栄養士は、病院や給食施設の栄養指導や栄養計算、献立作成など、栄養の知識を健康に活かす仕事をする資格です。
生きるために必須である「食」に直結する資格であることから、安定した仕事に就けることは間違いないでしょう。
しかし、中卒でも高卒認定試験を合格すれば、栄養士になれるのでしょうか?
中卒から栄養士になるには高卒認定は必須
栄養士という資格は、大学や短大、専門学校等で栄養士養成課程を修了しなければ得られません。
また、栄養士は基本的に高卒以上、または同等の学力を持つ人のみに受験資格が与えられます。
つまり、中卒から栄養士になるためには、進学する学校の種類に関係なく、高卒認定試験を合格することが必須条件となります。
四年制大学と短大、専門学校のどれを選べばいい?
栄養士には、民間資格である一般的な「栄養士」と、国家資格である「管理栄養士」の2種類があります。
栄養士の資格は、短大や専門学校で2~4年の栄養士養成課程を修了すると、栄養士の資格を自動的に取得できます。
一方、四年制大学では「管理栄養士養成課程」であり、卒業と同時に「管理栄養士国家試験の受験資格が得られる」という違いがあります。

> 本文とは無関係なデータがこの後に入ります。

==> src/rtl/imem_dmem_arbiter.sv <==
// Arbiter sharing one synchronous-read unified memory between the instruction-fetch
// and load/store ports. Data normally wins; a bounded run of data grants forces a fetch.
module imem_dmem_arbiter #(
  parameter int ADDR_WIDTH = 14,
  parameter int MAX_CONSEC = 4
) (
  input  logic                  clk,
  input  logic                  rst,
  input  logic                  if_req_valid,
  output logic                  if_req_ready,
  input  logic [ADDR_WIDTH-1:0] if_addr,
  output logic                  if_resp_valid,
  output logic [31:0]           if_resp_data,
  input  logic                  d_req_valid,
  output logic                  d_req_ready,
  input  logic [ADDR_WIDTH-1:0] d_addr,
  input  logic [3:0]            d_we,
  input  logic [31:0]           d_wdata,
  output logic                  d_resp_valid,
  output logic [31:0]           d_resp_data,
  output logic                  mem_en,
  output logic [3:0]            mem_we,
  output logic [ADDR_WIDTH-1:0] mem_addr,
  output logic [31:0]           mem_wdata,
  input  logic [31:0]           mem_rdata
);

  typedef enum logic [1:0] {
    OWN_NONE = 2'd0,
    OWN_IF   = 2'd1,
    OWN_D    = 2'd2
  } owner_t;

  localparam logic [3:0] MAX_C = 4'(MAX_CONSEC);

  owner_t     owner_reg, owner_next;
  logic [3:0] consec_reg, consec_next;
  logic       force_if;
  logic       grant_if;
  logic       grant_d;

  always_ff @(posedge clk) begin
    if (!rst) begin
      owner_reg  <= OWN_NONE;
      consec_reg <= 4'd0;
    end else begin
      owner_reg  <= owner_next;
      consec_reg <= consec_next;
    end
  end

  // rst gates the grants so nothing is accepted while reset is held.
  always_comb begin
    force_if = if_req_valid && (consec_reg == MAX_C);
    grant_if = rst && if_req_valid && (force_if || !d_req_valid);
    grant_d  = rst && d_req_valid && !force_if;
  end

  always_comb begin
    consec_next = consec_reg;
    owner_next  = OWN_NONE;
    if (!if_req_valid || grant_if) begin
      consec_next = 4'd0;
    end else if (grant_d) begin
      consec_next = consec_reg + 4'd1;
    end
    if (grant_if) begin
      owner_next = OWN_IF;
    end else if (grant_d && (d_we == 4'b0000)) begin
      owner_next = OWN_D;
    end
  end

  always_comb begin
    if_req_ready = grant_if;
    d_req_ready  = grant_d;
    mem_en       = grant_if || grant_d;
    mem_addr     = grant_d ? d_addr : if_addr;
    mem_we       = grant_d ? d_we : 4'b0000;
    mem_wdata    = d_wdata;
  end

  // A response still owed when reset arrives is suppressed rather than delivered.
  always_comb begin
    if_resp_valid = rst && (owner_reg == OWN_IF);
    d_resp_valid  = rst && (owner_reg == OWN_D);
    if_resp_data  = mem_rdata;
    d_resp_data   = mem_rdata;
  end

endmodule

==> config.mk <==
export PLATFORM = sky130hd
export DESIGN_NAME = imem_dmem_arbiter
export DESIGN_NICKNAME = d
export VERILOG_FILES = /design/src/rtl/imem_dmem_arbiter.sv
export SDC_FILE = /design/constraint.sdc
export NUM_CORES = 1
export LEC_CHECK = 0
export CORE_AREA = 2 2 85 87
export CTS_BUF_LIST = sky130_fd_sc_hd__clkbuf_2
export DETAILED_ROUTE_END_ITERATION = 16
export DIE_AREA = 0 0 87 89
export GPL_TIMING_DRIVEN = 0
export PLACE_DENSITY = 0.72
export SLEW_MARGIN = 40
export SYNTH_ARGS = -nofsm -noshare
export SYNTH_HDL_FRONTEND = slang
export SYNTH_SLANG_ARGS = --single-unit
==> constraint.sdc <==
create_clock -name clk -period 2.4 [get_ports clk]
set_clock_uncertainty 0.2 [all_clocks]
set_input_delay 0.36 -clock clk [delete_from_list [all_inputs] [get_ports clk]]
set_output_delay 0.36 -clock clk [all_outputs]
set_load 0.005 [all_outputs]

短大や専門学校から管理栄養士を目指す場合、2年の課程を修了した後、3年以上の実務経験が必要です(3年課程では2年、4年課程では1年)。
つまり、管理栄養士を目指す場合、四年制大学に入学するのが最短ルートといえます。
管理栄養士国家試験の合格率は、近年40~50%で推移しています。
しかし、働きながら国家試験の勉強を両立するのは難しいため、既卒者の合格率は10%に満たない現状があります。
その点、四年制大学では国家試験対策を行っているため、新卒者の合格率は80%以上と高いのが特徴です。
栄養士と管理栄養士、どちらを目指すべきか?
栄養士は卒業と同時に取得できることから、飽和状態にあるというのが現状です。
そのため、栄養士の就職先の多くは病院や民間の給食委託会社であることが多い上に、栄養士でも調理師と一緒に調理業務をすることが一般的です。
栄養計算や献立作成などのデスクワークを希望する方にとって、現実とのギャップがあることを心得ておく必要があります。
栄養士に対するイメージ通りの仕事をしたいのであれば、管理栄養士を目指すことが最善といえるでしょう。
病院で病気の人に必要な栄養を計算したり、栄養指導をしたりするのは、高度な知識を持つ管理栄養士にしかできない仕事です。
また、学校、児童福祉施設、老人ホームなどで1回300食以上を提供する給食施設では、管理栄養士を配置することが義務付けられています。
文字通り現場を「管理」するのが管理栄養士の仕事の1つであるため、栄養士よりも待遇が良いという特徴もあります。
どのような仕事やりたいのか、待遇面などを含めて見極め、栄養士と管理栄養士のどちらの資格を取得するかを決めることが大切といえるでしょう。